Consider the records below. How many of their lines include the word "NDELTA"? State the number and nothing else.

# DATA TO EXAMINE
════════════════════
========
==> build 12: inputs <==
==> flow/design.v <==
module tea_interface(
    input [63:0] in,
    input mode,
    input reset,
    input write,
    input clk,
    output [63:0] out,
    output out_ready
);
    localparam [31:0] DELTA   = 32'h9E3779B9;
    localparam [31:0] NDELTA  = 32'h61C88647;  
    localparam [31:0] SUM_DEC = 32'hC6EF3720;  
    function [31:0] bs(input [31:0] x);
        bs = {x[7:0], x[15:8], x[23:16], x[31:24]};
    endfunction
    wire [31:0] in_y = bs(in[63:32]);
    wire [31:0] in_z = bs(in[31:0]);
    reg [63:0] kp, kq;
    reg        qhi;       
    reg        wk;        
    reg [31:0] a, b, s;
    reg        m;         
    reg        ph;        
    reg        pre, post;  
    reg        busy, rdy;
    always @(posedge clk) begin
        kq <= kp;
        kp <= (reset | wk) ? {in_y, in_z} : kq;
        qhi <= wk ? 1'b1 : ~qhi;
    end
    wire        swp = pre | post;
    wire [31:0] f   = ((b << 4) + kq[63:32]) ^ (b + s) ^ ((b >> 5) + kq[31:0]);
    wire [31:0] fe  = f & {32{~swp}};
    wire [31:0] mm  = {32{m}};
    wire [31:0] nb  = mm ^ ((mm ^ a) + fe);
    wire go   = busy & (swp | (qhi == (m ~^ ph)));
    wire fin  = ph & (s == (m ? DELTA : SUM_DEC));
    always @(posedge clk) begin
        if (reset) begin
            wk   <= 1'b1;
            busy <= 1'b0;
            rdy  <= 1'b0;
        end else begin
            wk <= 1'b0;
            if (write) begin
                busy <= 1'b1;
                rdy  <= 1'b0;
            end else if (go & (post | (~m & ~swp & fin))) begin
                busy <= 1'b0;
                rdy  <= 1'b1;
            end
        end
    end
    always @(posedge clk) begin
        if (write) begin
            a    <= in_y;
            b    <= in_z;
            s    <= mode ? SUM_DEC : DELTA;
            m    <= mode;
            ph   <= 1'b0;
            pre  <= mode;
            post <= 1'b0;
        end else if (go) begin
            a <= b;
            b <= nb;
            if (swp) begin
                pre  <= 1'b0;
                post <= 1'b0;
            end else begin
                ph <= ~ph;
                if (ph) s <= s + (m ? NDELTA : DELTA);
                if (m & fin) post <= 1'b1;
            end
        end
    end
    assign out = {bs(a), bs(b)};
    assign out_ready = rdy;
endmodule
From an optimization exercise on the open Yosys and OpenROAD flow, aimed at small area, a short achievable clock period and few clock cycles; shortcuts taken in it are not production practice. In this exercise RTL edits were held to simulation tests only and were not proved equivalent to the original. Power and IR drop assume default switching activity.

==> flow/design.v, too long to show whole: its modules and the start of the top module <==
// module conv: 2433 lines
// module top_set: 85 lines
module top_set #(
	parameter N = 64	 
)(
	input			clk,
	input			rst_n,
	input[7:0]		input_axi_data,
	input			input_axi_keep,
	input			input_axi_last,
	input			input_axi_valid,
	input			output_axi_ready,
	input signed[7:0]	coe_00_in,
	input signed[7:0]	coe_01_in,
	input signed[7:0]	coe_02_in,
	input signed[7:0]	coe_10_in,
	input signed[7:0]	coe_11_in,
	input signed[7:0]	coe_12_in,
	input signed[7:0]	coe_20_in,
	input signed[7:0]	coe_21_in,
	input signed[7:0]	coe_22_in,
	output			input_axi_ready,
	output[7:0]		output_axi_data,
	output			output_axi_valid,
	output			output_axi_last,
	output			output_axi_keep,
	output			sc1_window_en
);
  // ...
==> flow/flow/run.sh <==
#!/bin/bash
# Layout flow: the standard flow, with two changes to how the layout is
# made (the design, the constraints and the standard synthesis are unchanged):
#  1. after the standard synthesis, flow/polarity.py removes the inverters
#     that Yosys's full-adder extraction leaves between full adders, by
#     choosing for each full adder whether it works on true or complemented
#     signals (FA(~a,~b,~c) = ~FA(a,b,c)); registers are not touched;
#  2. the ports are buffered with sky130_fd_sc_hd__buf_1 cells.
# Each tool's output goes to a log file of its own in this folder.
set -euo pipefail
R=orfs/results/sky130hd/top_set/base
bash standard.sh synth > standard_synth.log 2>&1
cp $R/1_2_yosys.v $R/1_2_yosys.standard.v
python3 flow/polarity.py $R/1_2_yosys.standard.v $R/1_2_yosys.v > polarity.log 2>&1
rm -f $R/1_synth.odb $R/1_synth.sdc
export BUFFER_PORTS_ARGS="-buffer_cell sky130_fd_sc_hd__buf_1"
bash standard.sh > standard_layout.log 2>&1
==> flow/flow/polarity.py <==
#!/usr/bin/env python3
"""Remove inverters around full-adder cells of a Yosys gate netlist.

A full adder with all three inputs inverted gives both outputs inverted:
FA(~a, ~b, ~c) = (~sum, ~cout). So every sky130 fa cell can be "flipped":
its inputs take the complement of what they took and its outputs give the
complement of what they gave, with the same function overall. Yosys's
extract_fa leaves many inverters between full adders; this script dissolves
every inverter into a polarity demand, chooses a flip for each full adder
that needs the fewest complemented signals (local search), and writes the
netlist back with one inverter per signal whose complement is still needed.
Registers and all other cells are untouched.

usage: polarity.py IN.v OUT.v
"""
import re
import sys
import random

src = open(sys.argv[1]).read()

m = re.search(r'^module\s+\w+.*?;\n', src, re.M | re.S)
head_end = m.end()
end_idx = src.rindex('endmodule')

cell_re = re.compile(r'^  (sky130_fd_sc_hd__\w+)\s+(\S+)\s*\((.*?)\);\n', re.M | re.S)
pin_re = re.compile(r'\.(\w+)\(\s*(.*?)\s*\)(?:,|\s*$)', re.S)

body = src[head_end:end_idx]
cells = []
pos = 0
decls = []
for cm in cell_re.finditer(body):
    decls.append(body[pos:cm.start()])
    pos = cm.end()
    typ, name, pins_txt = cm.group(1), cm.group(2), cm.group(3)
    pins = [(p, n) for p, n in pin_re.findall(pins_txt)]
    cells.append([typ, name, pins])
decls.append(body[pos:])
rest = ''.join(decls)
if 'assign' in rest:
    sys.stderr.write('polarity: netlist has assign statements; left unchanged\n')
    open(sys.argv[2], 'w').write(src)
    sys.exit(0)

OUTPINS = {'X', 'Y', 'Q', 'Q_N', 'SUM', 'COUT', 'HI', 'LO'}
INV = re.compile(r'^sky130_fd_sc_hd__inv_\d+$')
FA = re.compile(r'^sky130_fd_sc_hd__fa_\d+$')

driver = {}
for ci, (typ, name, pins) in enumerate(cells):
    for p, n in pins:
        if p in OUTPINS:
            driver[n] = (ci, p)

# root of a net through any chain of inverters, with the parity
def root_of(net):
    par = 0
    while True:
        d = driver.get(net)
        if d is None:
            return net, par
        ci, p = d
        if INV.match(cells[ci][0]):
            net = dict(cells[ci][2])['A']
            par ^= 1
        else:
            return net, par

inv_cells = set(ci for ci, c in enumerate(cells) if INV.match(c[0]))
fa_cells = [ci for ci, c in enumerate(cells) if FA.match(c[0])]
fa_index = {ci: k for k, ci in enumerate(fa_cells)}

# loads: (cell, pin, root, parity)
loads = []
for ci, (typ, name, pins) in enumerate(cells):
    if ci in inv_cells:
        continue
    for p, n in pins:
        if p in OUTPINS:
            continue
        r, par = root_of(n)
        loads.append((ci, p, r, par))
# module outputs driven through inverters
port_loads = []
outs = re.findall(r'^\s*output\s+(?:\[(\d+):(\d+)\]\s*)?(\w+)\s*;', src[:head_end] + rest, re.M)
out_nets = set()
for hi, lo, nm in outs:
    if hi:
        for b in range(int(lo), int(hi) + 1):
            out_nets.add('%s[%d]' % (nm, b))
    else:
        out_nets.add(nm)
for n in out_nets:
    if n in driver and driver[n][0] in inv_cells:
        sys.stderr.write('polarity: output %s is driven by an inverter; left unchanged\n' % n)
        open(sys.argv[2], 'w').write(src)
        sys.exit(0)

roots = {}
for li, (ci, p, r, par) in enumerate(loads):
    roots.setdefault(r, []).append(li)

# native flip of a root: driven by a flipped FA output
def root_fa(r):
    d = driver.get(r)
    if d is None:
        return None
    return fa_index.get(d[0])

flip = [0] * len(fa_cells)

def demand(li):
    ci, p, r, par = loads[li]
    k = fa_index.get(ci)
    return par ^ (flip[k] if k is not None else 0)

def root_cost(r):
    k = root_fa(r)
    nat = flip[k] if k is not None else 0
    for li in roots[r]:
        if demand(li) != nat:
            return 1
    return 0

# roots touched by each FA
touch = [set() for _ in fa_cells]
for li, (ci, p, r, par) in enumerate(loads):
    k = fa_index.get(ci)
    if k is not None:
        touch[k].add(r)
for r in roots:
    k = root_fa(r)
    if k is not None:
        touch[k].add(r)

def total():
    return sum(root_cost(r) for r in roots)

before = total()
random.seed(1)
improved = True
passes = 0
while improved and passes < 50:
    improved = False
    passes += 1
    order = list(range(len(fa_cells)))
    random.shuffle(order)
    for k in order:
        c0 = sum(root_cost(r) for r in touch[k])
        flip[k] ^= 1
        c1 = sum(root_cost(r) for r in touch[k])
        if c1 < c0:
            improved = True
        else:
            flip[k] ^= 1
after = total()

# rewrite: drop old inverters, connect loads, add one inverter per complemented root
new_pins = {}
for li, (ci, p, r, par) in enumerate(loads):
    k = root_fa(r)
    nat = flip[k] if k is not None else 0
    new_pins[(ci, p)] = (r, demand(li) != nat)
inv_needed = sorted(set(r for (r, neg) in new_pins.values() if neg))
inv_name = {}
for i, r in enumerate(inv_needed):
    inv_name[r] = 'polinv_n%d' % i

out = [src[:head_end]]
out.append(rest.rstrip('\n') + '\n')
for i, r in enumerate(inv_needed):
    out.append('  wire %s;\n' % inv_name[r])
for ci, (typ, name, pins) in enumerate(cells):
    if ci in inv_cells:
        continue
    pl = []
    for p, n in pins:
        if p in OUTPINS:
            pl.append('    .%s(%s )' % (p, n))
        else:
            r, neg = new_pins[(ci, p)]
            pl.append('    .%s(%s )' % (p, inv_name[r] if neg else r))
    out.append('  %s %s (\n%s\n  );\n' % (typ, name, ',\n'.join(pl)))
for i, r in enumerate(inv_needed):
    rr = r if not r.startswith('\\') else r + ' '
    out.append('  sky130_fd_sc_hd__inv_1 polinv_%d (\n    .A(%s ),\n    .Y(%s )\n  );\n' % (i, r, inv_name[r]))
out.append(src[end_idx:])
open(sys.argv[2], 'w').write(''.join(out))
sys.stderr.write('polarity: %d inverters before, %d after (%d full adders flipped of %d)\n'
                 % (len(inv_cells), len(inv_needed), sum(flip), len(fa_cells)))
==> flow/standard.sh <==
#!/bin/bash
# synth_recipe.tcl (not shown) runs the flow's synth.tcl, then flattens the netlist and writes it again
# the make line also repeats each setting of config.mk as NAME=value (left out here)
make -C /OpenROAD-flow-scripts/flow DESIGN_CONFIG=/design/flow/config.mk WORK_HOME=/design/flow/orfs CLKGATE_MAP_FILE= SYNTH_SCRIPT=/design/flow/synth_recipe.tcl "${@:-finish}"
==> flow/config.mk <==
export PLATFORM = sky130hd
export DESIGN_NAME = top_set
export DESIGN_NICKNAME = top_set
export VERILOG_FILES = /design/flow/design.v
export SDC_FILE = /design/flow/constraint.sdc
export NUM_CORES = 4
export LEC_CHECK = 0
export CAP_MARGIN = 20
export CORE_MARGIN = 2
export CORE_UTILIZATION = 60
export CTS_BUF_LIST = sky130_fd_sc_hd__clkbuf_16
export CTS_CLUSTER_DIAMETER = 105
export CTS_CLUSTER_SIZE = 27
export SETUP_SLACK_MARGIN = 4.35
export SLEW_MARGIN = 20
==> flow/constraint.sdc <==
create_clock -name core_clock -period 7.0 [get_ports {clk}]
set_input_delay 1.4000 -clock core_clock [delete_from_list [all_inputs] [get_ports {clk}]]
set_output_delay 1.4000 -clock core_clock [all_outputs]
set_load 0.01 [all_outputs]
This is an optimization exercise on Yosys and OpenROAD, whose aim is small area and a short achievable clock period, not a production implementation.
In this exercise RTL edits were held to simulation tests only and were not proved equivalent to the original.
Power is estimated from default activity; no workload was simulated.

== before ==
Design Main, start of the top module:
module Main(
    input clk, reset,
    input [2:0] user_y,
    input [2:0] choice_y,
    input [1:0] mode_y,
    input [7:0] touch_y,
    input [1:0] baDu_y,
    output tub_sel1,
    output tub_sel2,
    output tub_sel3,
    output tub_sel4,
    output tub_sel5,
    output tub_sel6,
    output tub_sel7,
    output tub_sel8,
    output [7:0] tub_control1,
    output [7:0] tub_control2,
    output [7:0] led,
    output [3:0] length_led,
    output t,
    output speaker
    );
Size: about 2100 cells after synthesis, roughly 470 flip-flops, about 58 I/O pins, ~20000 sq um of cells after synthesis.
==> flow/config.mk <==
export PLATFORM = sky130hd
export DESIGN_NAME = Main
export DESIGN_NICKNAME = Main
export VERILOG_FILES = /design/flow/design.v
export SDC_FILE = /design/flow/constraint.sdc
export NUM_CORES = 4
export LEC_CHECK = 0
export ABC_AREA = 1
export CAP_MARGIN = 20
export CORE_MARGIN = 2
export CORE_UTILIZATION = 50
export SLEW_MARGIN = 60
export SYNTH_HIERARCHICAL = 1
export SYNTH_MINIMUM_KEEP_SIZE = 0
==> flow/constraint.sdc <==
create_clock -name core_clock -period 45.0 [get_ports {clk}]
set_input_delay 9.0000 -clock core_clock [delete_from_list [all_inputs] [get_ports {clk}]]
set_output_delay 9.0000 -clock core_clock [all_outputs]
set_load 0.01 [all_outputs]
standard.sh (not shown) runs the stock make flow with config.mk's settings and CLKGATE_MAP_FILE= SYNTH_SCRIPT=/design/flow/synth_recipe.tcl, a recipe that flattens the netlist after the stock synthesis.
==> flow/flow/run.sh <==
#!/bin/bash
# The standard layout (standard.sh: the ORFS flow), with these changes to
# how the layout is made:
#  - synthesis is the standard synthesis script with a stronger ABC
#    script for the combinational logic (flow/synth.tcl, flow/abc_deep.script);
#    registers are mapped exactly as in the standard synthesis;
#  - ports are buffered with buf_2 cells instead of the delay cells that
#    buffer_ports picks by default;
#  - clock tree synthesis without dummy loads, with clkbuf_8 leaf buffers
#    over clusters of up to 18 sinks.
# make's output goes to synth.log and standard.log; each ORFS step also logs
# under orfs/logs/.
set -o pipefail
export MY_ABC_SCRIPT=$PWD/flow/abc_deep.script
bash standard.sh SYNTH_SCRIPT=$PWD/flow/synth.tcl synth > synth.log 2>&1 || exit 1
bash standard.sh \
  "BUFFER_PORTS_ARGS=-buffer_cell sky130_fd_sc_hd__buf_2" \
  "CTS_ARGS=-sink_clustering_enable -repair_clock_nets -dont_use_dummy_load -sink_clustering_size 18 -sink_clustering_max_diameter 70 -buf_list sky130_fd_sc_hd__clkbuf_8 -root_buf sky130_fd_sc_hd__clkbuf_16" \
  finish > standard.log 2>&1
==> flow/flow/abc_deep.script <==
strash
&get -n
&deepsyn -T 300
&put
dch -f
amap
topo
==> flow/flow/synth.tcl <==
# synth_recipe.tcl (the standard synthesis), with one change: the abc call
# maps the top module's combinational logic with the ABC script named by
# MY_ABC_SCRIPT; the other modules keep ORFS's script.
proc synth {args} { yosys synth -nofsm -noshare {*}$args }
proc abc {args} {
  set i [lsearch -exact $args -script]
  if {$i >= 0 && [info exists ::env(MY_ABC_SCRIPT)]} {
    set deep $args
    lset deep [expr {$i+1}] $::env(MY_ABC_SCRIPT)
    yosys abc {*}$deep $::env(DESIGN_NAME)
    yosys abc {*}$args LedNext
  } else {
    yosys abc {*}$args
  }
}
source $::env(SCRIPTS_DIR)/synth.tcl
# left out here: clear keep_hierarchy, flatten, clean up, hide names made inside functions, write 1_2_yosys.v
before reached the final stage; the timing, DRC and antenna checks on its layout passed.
════════════════════
# YOUR SOLUTION
2